A list of integers stores references to integer objects.

```python
xs = [1, 2, 3, 4]
```

Conceptually:

```text
list
    [ptr][ptr][ptr][ptr]
      |    |    |    |
      v    v    v    v
     int  int  int  int
```

An array stores raw values:

```python
from array import array

xs = array("i", [1, 2, 3, 4])
```

Conceptually:

```text
array
    [int][int][int][int]
```

This is why arrays are more memory-efficient for large homogeneous numeric data.

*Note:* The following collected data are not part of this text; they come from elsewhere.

What follows belongs to an exercise in optimizing a design on an open flow for small area; a production flow would make more cautious choices.
Function was checked by simulation only, so behaviour that the tests miss may differ from the original.

==> flow/design.v <==
module mux2to1(out, sel, in1 ,in2);
output out;
input sel,in1,in2;
wire a,b,c;
not(a,sel);
nand(b,in1,a);
nand(c,sel,in2);
nand(out,b,c);
endmodule
module round_off(in, out);
input [17:0] in;                  
output [7:0] out;                
wire [7:0] out_normal, out_normal_temp;
wire [7:0] out_overflow_positive, out_overflow_negative, out_overflow;
wire a, b, c, d, e, f, g, h, i, k, l, m;
wire following_bits_or, round_down_flag, overflow_flag, overflow_and_nagative;
wire [8:0] rounded_down, rounded_up;
nor(a,in[7],in[6]);
nor(b,in[5],in[4]);
nor(c,in[3],in[2]);
nor(d,in[1],in[0]);
and(e,a,b);
and(f,c,d);
nand(following_bits_or,e,f);  
not(g,following_bits_or);
not(h,in[9]);
nand(i,g,h);
nand(round_down_flag, i, in[8]);
assign rounded_down = in[17:9];
assign rounded_up = in[17:9] + 1'b1;
assign out_overflow_positive = 8'b01111111;
assign out_overflow_negative = 8'b10000000;
mux2to1 m1(out_normal_temp[7], round_down_flag, rounded_down[8], rounded_up[8]);
mux2to1 m2(out_normal_temp[6], round_down_flag, rounded_down[6], rounded_up[6]);
mux2to1 m3(out_normal_temp[5], round_down_flag, rounded_down[5], rounded_up[5]);
mux2to1 m4(out_normal_temp[4], round_down_flag, rounded_down[4], rounded_up[4]);
mux2to1 m5(out_normal_temp[3], round_down_flag, rounded_down[3], rounded_up[3]);
mux2to1 m6(out_normal_temp[2], round_down_flag, rounded_down[2], rounded_up[2]);
mux2to1 m7(out_normal_temp[1], round_down_flag, rounded_down[1], rounded_up[1]);
mux2to1 m8(out_normal_temp[0], round_down_flag, rounded_down[0], rounded_up[0]);
mux2to1 mm1(out_normal[7], (~rounded_up[8]&&rounded_up[7]), out_normal_temp[7], 1'b0);
mux2to1 mm2(out_normal[6], (~rounded_up[8]&&rounded_up[7]), out_normal_temp[6], 1'b1);
mux2to1 mm3(out_normal[5], (~rounded_up[8]&&rounded_up[7]), out_normal_temp[5], 1'b1);
mux2to1 mm4(out_normal[4], (~rounded_up[8]&&rounded_up[7]), out_normal_temp[4], 1'b1);
mux2to1 mm5(out_normal[3], (~rounded_up[8]&&rounded_up[7]), out_normal_temp[3], 1'b1);
mux2to1 mm6(out_normal[2], (~rounded_up[8]&&rounded_up[7]), out_normal_temp[2], 1'b1);
mux2to1 mm7(out_normal[1], (~rounded_up[8]&&rounded_up[7]), out_normal_temp[1], 1'b1);
mux2to1 mm8(out_normal[0], (~rounded_up[8]&&rounded_up[7]), out_normal_temp[0], 1'b1);
mux2to1 x1(out_overflow[7], in[17], out_overflow_positive[7], out_overflow_negative[7]);
mux2to1 x2(out_overflow[6], in[17], out_overflow_positive[6], out_overflow_negative[6]);
mux2to1 x3(out_overflow[5], in[17], out_overflow_positive[5], out_overflow_negative[5]);
mux2to1 x4(out_overflow[4], in[17], out_overflow_positive[4], out_overflow_negative[4]);
mux2to1 x5(out_overflow[3], in[17], out_overflow_positive[3], out_overflow_negative[3]);
mux2to1 x6(out_overflow[2], in[17], out_overflow_positive[2], out_overflow_negative[2]);
mux2to1 x7(out_overflow[1], in[17], out_overflow_positive[1], out_overflow_negative[1]);
mux2to1 x8(out_overflow[0], in[17], out_overflow_positive[0], out_overflow_negative[0]);
xor(overflow_flag,in[17],in[16]);
mux2to1 y1(out[7], overflow_flag, out_normal[7], out_overflow[7]);
mux2to1 y2(out[6], overflow_flag, out_normal[6], out_overflow[6]);
mux2to1 y3(out[5], overflow_flag, out_normal[5], out_overflow[5]);
mux2to1 y4(out[4], overflow_flag, out_normal[4], out_overflow[4]);
mux2to1 y5(out[3], overflow_flag, out_normal[3], out_overflow[3]);
mux2to1 y6(out[2], overflow_flag, out_normal[2], out_overflow[2]);
mux2to1 y7(out[1], overflow_flag, out_normal[1], out_overflow[1]);
mux2to1 y8(out[0], overflow_flag, out_normal[0], out_overflow[0]);
endmodule
module improveAccuracy(x_cosine, y_sine, cos_rounded, sin_rounded, error_cos, error_sin);
output reg [7:0] x_cosine, y_sine;
input [7:0] cos_rounded, sin_rounded;
input [17:0] error_cos, error_sin;
wire [17:0] error_cos_neg, error_sin_neg;
assign error_cos_neg = 18'b0 - error_cos;
assign error_sin_neg = 18'b0 - error_sin;
wire a,b,c,d,e,f,g,h;
wire i,j,k,l,m,n,o,p;
wire sin_neg_error_big_enough, cos_neg_error_big_enough;
nor(a,error_cos_neg[8],error_cos_neg[9]);
nor(b,error_cos_neg[10],error_cos_neg[11]);
nor(c,error_cos_neg[12],error_cos_neg[13]);
nor(d,error_cos_neg[14],error_cos_neg[15]);
and(f,a,b);
and(g,c,d);
nand(cos_neg_error_big_enough, f,g);
nor(i,error_sin_neg[8],error_sin_neg[9]);
nor(j,error_sin_neg[10],error_sin_neg[11]);
nor(k,error_sin_neg[12],error_sin_neg[13]);
nor(l,error_sin_neg[14],error_sin_neg[15]);
and(n,i,j);
and(o,k,l);
nand(sin_neg_error_big_enough, n,o);
always @ (*) begin
if(cos_rounded == 8'b0_1111111)
x_cosine <= cos_rounded;
else if(error_cos[17] == 0) begin
if(error_cos[8] == 1) begin
if(cos_rounded[7] == 0)
x_cosine <= cos_rounded + 8'b0_0000001;
else
x_cosine <= cos_rounded - 8'b0_0000001;
end
else
x_cosine <= cos_rounded;
end
else begin
if(cos_neg_error_big_enough) begin
if(cos_rounded[7] == 0) 
x_cosine <= cos_rounded - 8'b0_0000001;
else
x_cosine <= cos_rounded + 8'b0_0000001;
end
else
x_cosine <= cos_rounded;
end
if(sin_rounded == 8'b0_1111111)
y_sine <= sin_rounded;
else if(sin_rounded == 8'b1_0000000)
y_sine <= sin_rounded;
else if(error_sin[17] == 0) begin
if(error_sin[8] == 1)
y_sine <= sin_rounded + 8'b0_0000001;
else
y_sine <= sin_rounded;
end
else begin
if(sin_neg_error_big_enough)
y_sine <= sin_rounded - 8'b0_0000001;
else
y_sine <= sin_rounded;
end
end
endmodule 
module cordic8bit(x_cosine, y_sine, in_angle,clk,rst);
output reg [7:0] x_cosine, y_sine;
input [7:0] in_angle;
input clk,rst;
wire [7:0] x_cosine_wire [3:0], y_sine_wire [3:0];
reg [9:0] dir;
reg signed [17:0] x [12:0];
reg signed [17:0] y [12:0];
reg signed [17:0] z [11:0];
wire [7:0] cos_rounded_wire, sin_rounded_wire;
reg [7:0] cos_rounded_reg [3:0], sin_rounded_reg [3:0];
wire [10:0] dir_pos;
wire [17:0] x_wire_pos [10:0];
wire [17:0] y_wire_pos [10:0];
wire [17:0] z_wire_pos [10:0];
wire [10:0] dir_neg;
wire [17:0] x_wire_neg [10:0];
wire [17:0] y_wire_neg [10:0];
wire [17:0] z_wire_neg [10:0];
reg [17:0] error_cos [3:0] , error_sin [3:0];
wire [17:0] arctan [9:0];
assign arctan[0] = 18'b00_1100_1001_0000_1111;    
assign arctan[1] = 18'b00_0111_0110_1011_0001;    
assign arctan[2] = 18'b00_0011_1110_1011_0110;    
assign arctan[3] = 18'b00_0001_1111_1101_0101;    
assign arctan[4] = 18'b00_0000_1111_1111_1010;    
assign arctan[5] = 18'b00_0000_0111_1111_1111;    
assign arctan[6] = 18'b00_0000_0011_1111_1111;    
assign arctan[7] = 18'b00_0000_0001_1111_1111;    
assign arctan[8] = 18'b00_0000_0000_1111_1111;    
assign arctan[9] = 18'b00_0000_0000_0111_1111;    
genvar i;
for(i=0; i<10; i=i+1) begin
assign x_wire_pos[i+1] = x[i] - (y[i]>>>i);
assign y_wire_pos[i+1] = y[i] + (x[i]>>>i);
assign z_wire_pos[i+1] = z[i] - (arctan[i]);
assign dir_pos[i+1] = z_wire_pos[i+1][17];
assign x_wire_neg[i+1] = x[i] + (y[i]>>>i);
assign y_wire_neg[i+1] = y[i] - (x[i]>>>i);
assign z_wire_neg[i+1] = z[i] + (arctan[i]);
assign dir_neg[i+1] = z_wire_neg[i+1][17]; 
end
round_off cos( x[10], cos_rounded_wire);
round_off sin( y[10], sin_rounded_wire);
improveAccuracy x0(x_cosine_wire[0], y_sine_wire[0], cos_rounded_reg[0], sin_rounded_reg[0], error_cos[0], error_sin[0]);
improveAccuracy x1(x_cosine_wire[1], y_sine_wire[1], cos_rounded_reg[1], sin_rounded_reg[1], error_cos[1], error_sin[1]);
improveAccuracy x2(x_cosine_wire[2], y_sine_wire[2], cos_rounded_reg[2], sin_rounded_reg[2], error_cos[2], error_sin[2]);
integer j;
always @ (posedge clk) begin
if(!rst) begin
dir <= 0;
for(j=0; j<4; j=j+1) begin
error_cos[j] <= 'b0;
error_sin[j] <= 'b0;
cos_rounded_reg[j] <= 'b0;
sin_rounded_reg[j] <= 'b0;
end
x[0] <= 18'b00_1001101110000000;   
y[0] <= 18'b00_0000000000000000;
z[0] <= 18'b00_0000000000000000;
for(j=1; j<12; j=j+1) begin
x[j] <= 'b0;
y[j] <= 'b0;
z[j] <= 'b0;
end
end
else begin
dir[0] <= in_angle[7];
z[0] <= {in_angle, 10'b0};
for(j=0; j<10; j=j+1) begin
if(dir[j] == 0) begin
x[j+1] <= x_wire_pos[j+1];
y[j+1] <= y_wire_pos[j+1];
z[j+1] <= z_wire_pos[j+1];
if(j<9)
dir[j+1] <= dir_pos[j+1];
end
else begin
x[j+1] <= x_wire_neg[j+1];
y[j+1] <= y_wire_neg[j+1];
z[j+1] <= z_wire_neg[j+1];
if(j<9)
dir[j+1] <= dir_neg[j+1];
end
end
x[11] <= x[10];
y[11] <= y[10];
x[12] <= x[11];
y[12] <= y[11];
error_cos[0] <= x[10] - {1'b0, cos_rounded_wire, 9'b0};
if(sin_rounded_wire[7] == 0)
error_sin[0] <= y[10] - {1'b0, sin_rounded_wire, 9'b0};
else
error_sin[0] <= y[10] - {1'b1, sin_rounded_wire, 9'b0};
cos_rounded_reg[0] <= cos_rounded_wire;
sin_rounded_reg[0] <= sin_rounded_wire;
error_cos[1] <= x[11] - {1'b0, x_cosine_wire[0], 9'b0};
if(y_sine_wire[0][7] == 0)
error_sin[1] <= y[11] - {1'b0, y_sine_wire[0], 9'b0};
else
error_sin[1] <= y[11] - {1'b1, y_sine_wire[0], 9'b0};
cos_rounded_reg[1] <= x_cosine_wire[0];
sin_rounded_reg[1] <= y_sine_wire[0];
error_cos[2] <= x[12] - {1'b0, x_cosine_wire[1], 9'b0};
if(y_sine_wire[1][7] == 0)
error_sin[2] <= y[12] - {1'b0, y_sine_wire[1], 9'b0};
else
error_sin[2] <= y[12] - {1'b1, y_sine_wire[1], 9'b0};
cos_rounded_reg[2] <= x_cosine_wire[1];
sin_rounded_reg[2] <= y_sine_wire[1];
x_cosine <= x_cosine_wire[2];
y_sine <= y_sine_wire[2];
end
end
endmodule
==> flow/run.sh <==
#!/bin/bash
# synth_recipe.tcl (not shown) runs the flow's synth.tcl, then flattens the netlist and writes it again
# the make line also repeats each setting of config.mk as NAME=value (left out here)
make -C /OpenROAD-flow-scripts/flow DESIGN_CONFIG=/design/flow/config.mk WORK_HOME=/design/flow/orfs CLKGATE_MAP_FILE= SYNTH_SCRIPT=/design/flow/synth_recipe.tcl finish
==> flow/config.mk <==
export PLATFORM = sky130hd
export DESIGN_NAME = cordic8bit
export DESIGN_NICKNAME = cordic8bit
export VERILOG_FILES = /design/flow/design.v
export SDC_FILE = /design/flow/constraint.sdc
export NUM_CORES = 4
export LEC_CHECK = 0
export CAP_MARGIN = 20
export CORE_MARGIN = 2
export CORE_UTILIZATION = 40
export SLEW_MARGIN = 20
==> flow/constraint.sdc <==
create_clock -name core_clock -period 5.0 [get_ports {clk}]
set_input_delay 1.0000 -clock core_clock [delete_from_list [all_inputs] [get_ports {clk}]]
set_output_delay 1.0000 -clock core_clock [all_outputs]
set_load 0.01 [all_outputs]
==> results by group <==
Place
  • Worst slack at placement: 1.08 ns
  • HPWL Detailed: 78800 um
  • Port Buf Inserts: 25
  • Placed Cells incl. Taps: between 6000 and 7000
  • Weighted congestion reported at the end of routability-driven placement: about 0.87

Timing
  • Final setup violating endpoints: 0
  • Rel. slew slack: a little under two fifths
  • Fin. max-slew vios: 0
  • Total count of hold-check failures in the final report: 0
  • Worst Tran Pin Value: about 0.9 ns
  • Final worst path period need: approximately 4 ns
  • Max Fclk: ~250 MHz
  • RSZ-0062 raised after global routing: false
  • Tcrit/Tclk final: between 70% and 80%
  • Least setup slack across all paths after layout: about 1 ns
  • Fin Clk Skew: about 0.044 ns
  • Final TNS setup: 0 ns

GRT
  • Pin count of the biggest net entering global routing: about 170
  • Initial antenna violation count: 1
  • Total Routing Usage GR: around 19%
  • Number of global-route vias before repair: about 34000
  • Sum of overflow across all layers after global routing: 0
  • First-pass GRT wire length: 172000 um

Synth
  • FF+latch count, synth: 664
  • Cell area after synthesis: approximately 43000 um^2
  • Gate count after technology mapping: approximately 5100
  • Async set or reset register ratio after synthesis: 0%
  • Count of cell types in the netlist: 106
  • Share of synthesized area occupied by flip-flops and latches: about a third
  • Syn nets: between 5000 and 6000
  • Ys Warns: 16
  • Most used flip-flop cell after synthesis: sky130_fd_sc_hd__dfxtp_1
  • Number of flops mapped to enable cells by yosys: 52
  • Avg Synthesized Cell Area: between 8 and 9 um^2

Routing
  • Remaining antenna violation count after routing: 0
  • Average wire per cell in the routed design: 16.0 um
  • Via count: approximately 36000
  • Number of iterations in the first detailed-routing pass: 7
  • Total detailed-routing wirelength: 105000 um
  • Vias per cell: 5.46
  • Number of remaining DRC errors: 0
  • Initial DRC Count: between 2000 and 2500

Critical path
  • Startpoint type of the worst setup path: register
  • CP required: approximately 5.5 ns
  • Capturing element type of the critical path: register
  • Crit path DAT: around 4.5 ns
  • Slowest stage cell, crit path: sky130_fd_sc_hd__nor4_1
  • Worst path most repeated cell: sky130_fd_sc_hd__xnor2_1
  • Crit path kind: register to register
  • Chain of cells forming the critical path: nor4_1, a211o_1, nand2_1, a211oi_1, o21ai_0, xnor2_1, ha_1, inv_1, fa_1, a21o_1, a21oi_1, o21ai_0, o41ai_1, xnor2_1, xnor2_1, nor2_1
  • Largest stage delay on the critical path: about 0.5 ns
  • Maximum fanout along the worst path: 5

Cells and area
  • P&R area growth vs syn: 10.3%
  • Count of placed standard cells in the final layout, fillers left out: 6545
  • Final core utilization: between 40 and 50%
  • Most flop-heavy register: y
  • Flip-flop count of the largest register after layout: 187
  • Number of filler instances in the final layout: approximately 11000
  • Fraction of final layout cells sized beyond drive strength 1: under 10%
  • Storage cell area: around 14000 um^2
  • Leading cell types in the layout, fill and taps excluded: sky130_fd_sc_hd__nor2_1, sky130_fd_sc_hd__dfxtp_1, sky130_fd_sc_hd__ha_1
  • Commonest non-fill, non-tap cell in the layout: sky130_fd_sc_hd__nor2_1
  • Number of nets in the layout: 5505
  • Final antenna diode count: 0
  • Largest registers in the final layout: y (187), x (184), z (135)
  • Multi-input gate area: roughly 28000 um^2

Floorplanning
  • Placeable core area: between 100000 and 150000 um^2
  • Area enclosed by the die boundary: about 110000 um^2
  • Initial cell density of the core: 40.3%
  • Overall die height: between 300 and 400 um
  • Die Span X: 333 um
  • Number of primary I/O pins: 26
  • FP Rows: 120

Clock network
  • Post-CTS Hold Fix Bufs: 0
  • Post-CTS Setup Bufs: 0
  • Number of levels the H-tree was split into: 3
  • Clock latency at the later pin of the worst-skew pair: approximately 0.67 ns
  • Inserted Clock Buffers: between 70 and 80
  • Clk Tree Root Cell: sky130_fd_sc_hd__clkbuf_16
  • Buffer levels on the longest clock path: 3
  • Post-CTS clock slew at the launch and capture registers of the worst setup and hold paths: roughly 0.06 ns
  • TritonCTS clock tree: built
  • Number of sinks handled by clock tree synthesis: approximately 660
  • Number of instances resized during post-cts repair: 0

Hold path
  • Kind of path behind the tightest hold check: register to register

Job
  • Number of maximum-capacitance violations: 0

Run status
  • Status: finished clean
-- synthesized netlist by cell type, drive strengths merged (43+ instances only) --
cell type    n  area, um^2
o21ai      206        1030
or3         43         275
ha         398        4980
clkbuf     145         544
dfxtp      612       12300
nand2      248         931
a211oi      52         390
a31oi       51         319
a21o       116         871
and3        58         364
nor2b       64         400
edfxtp      52        1560
nor3       175         886
nand3      106         531
nand4       56         350
and2       144         901
inv        224         841
mux2i       62         633
xor2       217        1910
nand2b      60         375
a21oi      377        1890
xnor2      285        2500
nor4        72         499
nor2       693        2600
-- critical path: cells and delay by family, from the launching register on --
kind,cells,cell delay [ns]
compound gates,7,1.68
simple gates,3,0.68
fa+ha+maj,2,0.58
xor+xnor,3,0.53
flops,1,0.31
buf+inv,1,0.06
-- through the flow --
stage	hold WS, ns	cell area, um^2
detailed placement	0.428	44700
floorplan	0.408	43200
finish	0.431	47600
global placement	0.419	44700
CTS	0.436	47600
global route	0.444	47600
-- worst paths after layout --
check            from                to  slack [ns]  cells past startpoint
max          y[11][2]  error_sin[1][17]        1.02                     16
min          y[12][7]   error_sin[2][7]        0.43                      1
max reg2reg  y[11][2]  error_sin[1][17]        1.02                     16
min reg2reg  y[12][7]   error_sin[2][7]        0.43                      1
-- final cells by class --
class | count | area share, %
Tap cell | 1403 | 3.68
Sequential cell | 664 | 29.0
Clock inverter | 46 | 1.43
Multi-Input combinational cell | 4060 | 58.4
Clock buffer | 101 | 4.73
Inverter | 224 | 1.78
Timing Repair Buffer | 47 | 0.988
-- routing by layer --
layer | wire (um) | vias up | track usage (%)
met3 | 3180 | 152 | 2.08
met2 | 50500 | 590 | 32.2
met4 | 2370 | 0 | 4.95
met5 | 0 | - | 0
li1 | - | 18200 | -
met1 | 49000 | 16800 | 24.3
-- logic make-up (layout without fill, tap and decap cells) --
| family | after synthesis | after routing | share of synthesized area, % |
|---|---|---|---|
| AND/OR/NAND/NOR | 1869 | 1869 | 21.6 |
| multiplexers | 82 | 82 | 1.99 |
| AO/OA/AOI/OAI | 1186 | 1186 | 18.0 |
| flip-flops | 664 | 664 | 32.0 |
| adder cells (fa/ha/maj) | 420 | 420 | 12.5 |
| XOR/XNOR | 503 | 503 | 10.3 |
| buffers and inverters | 402 | 418 | 3.61 |

what the ideal ports hide:
How much do the figures lean on ideal ports? The routed layout below was timed once more, with nothing changed but the port constraints. Step 1 sets driving cells, clkbuf_16 on the clock port and buf_2 on the other inputs (assumed; they add their load-dependent delay and slew). Step 2 times the ports against the registers' clock, not the clock port: input delays grow and output delays shrink by t, the midpoint of the rising clock arrivals with the driver on. a / b / c = ideal ports / drivers / drivers and shift; a / b = the first two.
t (ns): 0.713
setup WS [ns]: 1.023 / 1.023 / 1.023
worst setup path at the end: register to register
clock arrival spread, ns: 0.043 / 0.044
worst data-port slew with drivers (ns): 0.08
After both steps this run still meets setup and hold. The setup slack of this run moves by 0.000 ns with the drivers and by 0.000 ns with both steps.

## 17.33 Common Numeric Pitfalls

| Pitfall                                | Example                         | Better approach             |
| -------------------------------------- | ------------------------------- | --------------------------- |
| Using `is` for numbers                 | `x is 1000`                     | `x == 1000`                 |
| Expecting decimal exactness from float | `0.1 + 0.2 == 0.3`              | `math.isclose` or `Decimal` |
| Persisting `hash()`                    | `hash(x)` as stable ID          | `hashlib`                   |
| Assuming Python int fits C long        | `PyLong_AsLong` unchecked       | Check overflow              |
| Using list for dense numeric arrays    | `[0] * n` for huge numeric data | `array` or NumPy            |
| Comparing NaN normally                 | `nan == nan`                    | Use `math.isnan`            |
| Ignoring integer growth cost           | huge powers in hot path         | Consider algorithmic bounds |

## 17.34 Mental Model

Use this model:

```text
int
    immutable arbitrary-precision integer
    variable-size digit array
    no fixed overflow
    cost grows with magnitude

bool
    singleton subclass of int
    truth-value type
    values are True and False

float
    immutable wrapper around C double
    approximate binary floating-point
    supports inf and nan

complex
    immutable pair of doubles
    real and imaginary parts
    arithmetic supported
    ordering unsupported
```

At the CPython level:

```text
numeric operation
    dispatch through type slots
    operate on concrete numeric representation
    allocate or return result object
    manage references
```

## 17.35 Summary

CPython implements integers, floats, and complex numbers as Python objects with specialized C layouts. `int` uses arbitrary-precision storage, so it avoids fixed-width overflow but pays costs that grow with value size. `float` wraps a C double and inherits binary floating-point behavior. `complex` stores two doubles and supports complex arithmetic.

These numeric types are immutable. Operations create result objects rather than mutating operands. Their behavior is integrated through numeric slots, conversion protocols, hashing rules, and C API functions.